Pulmonary function tests may show elements and obstructive pulmonary patients with IgA deficiency. Jejunal biopsy for patients with chronic diarrhea deficient5a IgA and malabsorption may look bloating Vili. IgM-secreting plasma cells are observed in the lamina propria, instead of cells secreting IgA. Lymph node architecture is normal.
Differential diagnosis is made with the following conditions: disorders of T cells and B combined, severe combined immunodeficiency, Wiskott-Aldrich syndrome, immunodeficiency drug, post infection.
Treatment
Treatment includes identifying comorbidities preventive measures to reduce the risk of infection and prompt treatment of infections.
Medical therapy
There is no specific therapy for IgA deficiency. Replacing therapy is not practical because of the IgA preparations short commercial life.
Antibiotic therapy is first-line therapy, specific to respiratory and gastrointestinal infections. Sinopulmonare associated infections are treated according to treatment protocols for community respiratory infections in healthy individuals.
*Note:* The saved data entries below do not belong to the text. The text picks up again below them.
[src/rtl/io_bus_if.sv]
// ---------------------------------------------------------------------------
// io_bus_if
//   Host side of the CPU I/O data bus (d_io cycles) as seen by the I/O fabric.
//   master : the CPU, drives the request and receives data/ack.
//   slave  : the fabric, answers the request.
// Signals
//   data_m_access   host I/O request, held high until data_m_ack
//   data_m_addr     host word address [ADDR_WIDTH-1:1]
//   data_m_wr_en    host write
//   data_m_data_in  read data to host, valid while data_m_ack
//   data_m_ack      one-cycle completion pulse
// ---------------------------------------------------------------------------
interface io_bus_if #(
    parameter int ADDR_WIDTH = 16,
    parameter int DATA_WIDTH = 16
);
    logic                  data_m_access;
    logic [ADDR_WIDTH-1:1] data_m_addr;
    logic                  data_m_wr_en;
    logic [DATA_WIDTH-1:0] data_m_data_in;
    logic                  data_m_ack;

    modport master (
        output data_m_access, data_m_addr, data_m_wr_en,
        input  data_m_data_in, data_m_ack
    );

    modport slave (
        input  data_m_access, data_m_addr, data_m_wr_en,
        output data_m_data_in, data_m_ack
    );
endinterface

[src/rtl/io_bus_fabric.sv]
// ---------------------------------------------------------------------------
// io_bus_fabric
//   I/O-space decoder and response fabric for the CPU data bus. Decodes the
//   host address against a base/mask table into a registered one-hot chip
//   select, returns the selected peripheral's read data, answers unmapped
//   ports (data 0) and hung peripherals (data all ones) itself, and keeps
//   sticky error information about timed-out accesses.
// Ports
//   clk          system clock
//   reset        asynchronous, active-high
//   host         io_bus_if.slave: access/addr/wr_en in, data_in/ack out
//   cs           registered one-hot peripheral select
//   periph_ack   per-slot acknowledge
//   periph_data  per-slot read data, slot 0 in LSBs
//   err_clr      clears err_timeout and err_count
//   err_timeout  sticky: a timeout has occurred
//   err_addr     address of the last timed-out access
//   err_wr       wr_en of the last timed-out access
//   err_count    saturating timeout count
// ---------------------------------------------------------------------------
module io_bus_fabric #(
    parameter int NUM_PORTS  = 8,
    parameter int ADDR_WIDTH = 16,
    parameter int DATA_WIDTH = 16,
    parameter int TIMEOUT    = 64,
    parameter logic [NUM_PORTS*ADDR_WIDTH-1:0] PORT_BASE = '0,
    parameter logic [NUM_PORTS*ADDR_WIDTH-1:0] PORT_MASK = '1
) (
    input  logic                            clk,
    input  logic                            reset,
    io_bus_if.slave                         host,
    output logic [NUM_PORTS-1:0]            cs,
    input  logic [NUM_PORTS-1:0]            periph_ack,
    input  logic [NUM_PORTS*DATA_WIDTH-1:0] periph_data,
    input  logic                            err_clr,
    output logic                            err_timeout,
    output logic [ADDR_WIDTH-1:1]           err_addr,
    output logic                            err_wr,
    output logic [7:0]                      err_count
);

    localparam int IDX_W = (NUM_PORTS > 1) ? $clog2(NUM_PORTS) : 1;
    localparam int CNT_W = $clog2(TIMEOUT);
    localparam logic [CNT_W-1:0] CNT_LAST = CNT_W'(TIMEOUT - 1);

    typedef enum logic [1:0] {IDLE, BUSY, ACK} state_t;

    state_t                state, state_next;
    logic [IDX_W-1:0]      sel_idx;
    logic [CNT_W-1:0]      count;
    logic [DATA_WIDTH-1:0] rd_data;

    logic                  hit;
    logic [IDX_W-1:0]      hit_idx;
    logic [NUM_PORTS-1:0]  hit_onehot;
    logic [ADDR_WIDTH-1:0] addr_full;
    logic [DATA_WIDTH-1:0] periph_word [NUM_PORTS];

    // FSM strobes consumed by the datapath register block.
    logic accept, miss, take_ack, take_timeout, abort;

    assign addr_full = {host.data_m_addr, 1'b0};

    // Address decode. Scanning from the top slot down lets the lowest
    // matching slot overwrite any higher one, so priority falls out naturally.
    // NOTE: every signal written here gets a default before the loop, so no
    // path leaves it unassigned and no latch is inferred.
    always_comb begin
        hit        = 1'b0;
        hit_idx    = '0;
        hit_onehot = '0;
        for (int i = NUM_PORTS - 1; i >= 0; i--) begin
            if ((addr_full & PORT_MASK[i*ADDR_WIDTH +: ADDR_WIDTH]) ==
                (PORT_BASE[i*ADDR_WIDTH +: ADDR_WIDTH] & PORT_MASK[i*ADDR_WIDTH +: ADDR_WIDTH])) begin
                hit           = 1'b1;
                hit_idx       = IDX_W'(i);
                hit_onehot    = '0;
                hit_onehot[i] = 1'b1;
            end
        end
    end

    always_comb begin
        for (int i = 0; i < NUM_PORTS; i++) begin
            periph_word[i] = periph_data[i*DATA_WIDTH +: DATA_WIDTH];
        end
    end

    // NOTE: sequential state uses non-blocking assignments so every register
    // samples pre-edge values, independent of statement order.
    always_ff @(posedge clk or posedge reset) begin
        if (reset) begin
            state <= IDLE;
        end else begin
            state <= state_next;
        end
    end

    // Next-state logic. A host abort outranks a late ack (the host has gone),
    // and a peripheral ack outranks a timeout in the same cycle.
    always_comb begin
        state_next   = state;
        accept       = 1'b0;
        miss         = 1'b0;
        take_ack     = 1'b0;
        take_timeout = 1'b0;
        abort        = 1'b0;
        case (state)
            IDLE: begin
                if (host.data_m_access) begin
                    if (hit) begin
                        accept     = 1'b1;
                        state_next = BUSY;
                    end else begin
                        miss       = 1'b1;
                        state_next = ACK;
                    end
                end
            end
            BUSY: begin
                if (!host.data_m_access) begin
                    abort      = 1'b1;
                    state_next = IDLE;
                end else if (periph_ack[sel_idx]) begin
                    take_ack   = 1'b1;
                    state_next = ACK;
                end else if (count == CNT_LAST) begin
                    take_timeout = 1'b1;
                    state_next   = ACK;
                end
            end
            ACK:     state_next = IDLE;
            default: state_next = IDLE;
        endcase
    end

    // Datapath and error registers.
    // NOTE: every register here is reset, so an abort by reset leaves no
    // stale select, data or error state behind.
    always_ff @(posedge clk or posedge reset) begin
        if (reset) begin
            cs          <= '0;
            sel_idx     <= '0;
            count       <= '0;
            rd_data     <= '0;
            err_timeout <= 1'b0;
            err_addr    <= '0;
            err_wr      <= 1'b0;
            err_count   <= '0;
        end else begin
            if (accept) begin
                cs      <= hit_onehot;
                sel_idx <= hit_idx;
            end else if (abort || take_ack || take_timeout) begin
                cs <= '0;
            end

            if (accept) begin
                count <= '0;
            end else if (state == BUSY) begin
                count <= count + CNT_W'(1);
            end

            if (miss) begin
                rd_data <= '0;
            end else if (take_ack) begin
                rd_data <= periph_word[sel_idx];
            end else if (take_timeout) begin
                rd_data <= '1;
            end

            // A timeout coinciding with err_clr counts as the first new error.
            if (take_timeout) begin
                err_timeout <= 1'b1;
                err_addr    <= host.data_m_addr;
                err_wr      <= host.data_m_wr_en;
                if (err_clr) begin
                    err_count <= 8'd1;
                end else if (err_count != 8'hff) begin
                    err_count <= err_count + 8'd1;
                end
            end else if (err_clr) begin
                err_timeout <= 1'b0;
                err_count   <= '0;
            end
        end
    end

    assign host.data_m_ack     = (state == ACK);
    assign host.data_m_data_in = rd_data;

endmodule

[src/flat_wrapper.sv]
// flat-port wrapper written by rule: the top's interface ports become plain ports
module io_bus_fabric_flat 
#(
    parameter int NUM_PORTS  = 8,
    parameter int ADDR_WIDTH = 16,
    parameter int DATA_WIDTH = 16,
    parameter int TIMEOUT    = 64,
    parameter logic [NUM_PORTS*ADDR_WIDTH-1:0] PORT_BASE = '0,
    parameter logic [NUM_PORTS*ADDR_WIDTH-1:0] PORT_MASK = '1
)
  (clk, reset, cs, periph_ack, periph_data, err_clr, err_timeout, err_addr, err_wr, err_count, host_data_m_access, host_data_m_addr, host_data_m_wr_en, host_data_m_data_in, host_data_m_ack);
  io_bus_if #(.ADDR_WIDTH(ADDR_WIDTH), .DATA_WIDTH(DATA_WIDTH)) host_i ();
  input  logic clk;
  input  logic reset;
  output logic [NUM_PORTS-1:0] cs;
  input  logic [NUM_PORTS-1:0] periph_ack;
  input  logic [NUM_PORTS*DATA_WIDTH-1:0] periph_data;
  input  logic err_clr;
  output logic err_timeout;
  output logic [ADDR_WIDTH-1:1] err_addr;
  output logic err_wr;
  output logic [7:0] err_count;
  input wire logic [$bits(host_i.data_m_access)-1:0] host_data_m_access;
  input wire logic [$bits(host_i.data_m_addr)-1:0] host_data_m_addr;
  input wire logic [$bits(host_i.data_m_wr_en)-1:0] host_data_m_wr_en;
  output wire logic [$bits(host_i.data_m_data_in)-1:0] host_data_m_data_in;
  output wire logic [$bits(host_i.data_m_ack)-1:0] host_data_m_ack;
  assign host_i.data_m_access = host_data_m_access;
  assign host_i.data_m_addr = host_data_m_addr;
  assign host_i.data_m_wr_en = host_data_m_wr_en;
  assign host_data_m_data_in = host_i.data_m_data_in;
  assign host_data_m_ack = host_i.data_m_ack;
  io_bus_fabric #(.NUM_PORTS(NUM_PORTS), .ADDR_WIDTH(ADDR_WIDTH), .DATA_WIDTH(DATA_WIDTH), .TIMEOUT(TIMEOUT), .PORT_BASE(PORT_BASE), .PORT_MASK(PORT_MASK)) u_core (.clk(clk), .reset(reset), .host(host_i), .cs(cs), .periph_ack(periph_ack), .periph_data(periph_data), .err_clr(err_clr), .err_timeout(err_timeout), .err_addr(err_addr), .err_wr(err_wr), .err_count(err_count));
endmodule
[config.mk]
export PLATFORM = sky130hd
export DESIGN_NAME = io_bus_fabric_flat
export DESIGN_NICKNAME = d
export VERILOG_FILES = /design/src/rtl/io_bus_if.sv /design/src/rtl/io_bus_fabric.sv /design/src/flat_wrapper.sv
export SDC_FILE = /design/constraint.sdc
export NUM_CORES = 1
export LEC_CHECK = 0
export BUFFER_PORTS_ARGS = -buffer_cell sky130_fd_sc_hd__buf_2
export CAP_MARGIN = 20
export CELL_PAD_IN_SITES_DETAIL_PLACEMENT = 1
export CELL_PAD_IN_SITES_GLOBAL_PLACEMENT = 1
export CORE_UTILIZATION = 25
export DETAILED_ROUTE_END_ITERATION = 6
export PLACE_DENSITY = 0.84
export SLEW_MARGIN = 20
export SYNTH_ARGS = -nofsm -noshare
export SYNTH_HDL_FRONTEND = slang
export SYNTH_SLANG_ARGS = --single-unit
[constraint.sdc]
create_clock -name clk -period 2.5 [get_ports clk]
set_clock_uncertainty 0.2 [all_clocks]
set_input_delay 0 -clock clk [delete_from_list [all_inputs] [get_ports clk]]
set_output_delay 0 -clock clk [all_outputs]
set_load 0.01 [all_outputs]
Immunization with vaccine penumococic is important, however not all patients can sustain an immune response. IgG titres post-vaccination must be obtained to confirm the presence of a protective level of IgG pneumococcal near age.
Prophylaxis with immunoglobulin G was contraindicated in patients with IgA deficiency because of the risk of severe systemic side effects or development of anti-IgA. Reports today show that immunoglobulin is recommended for safe and effective prophylaxis, including patients with IgA antibodies.
Surgical therapy.
Some patients may require surgery to promote drainage of infection.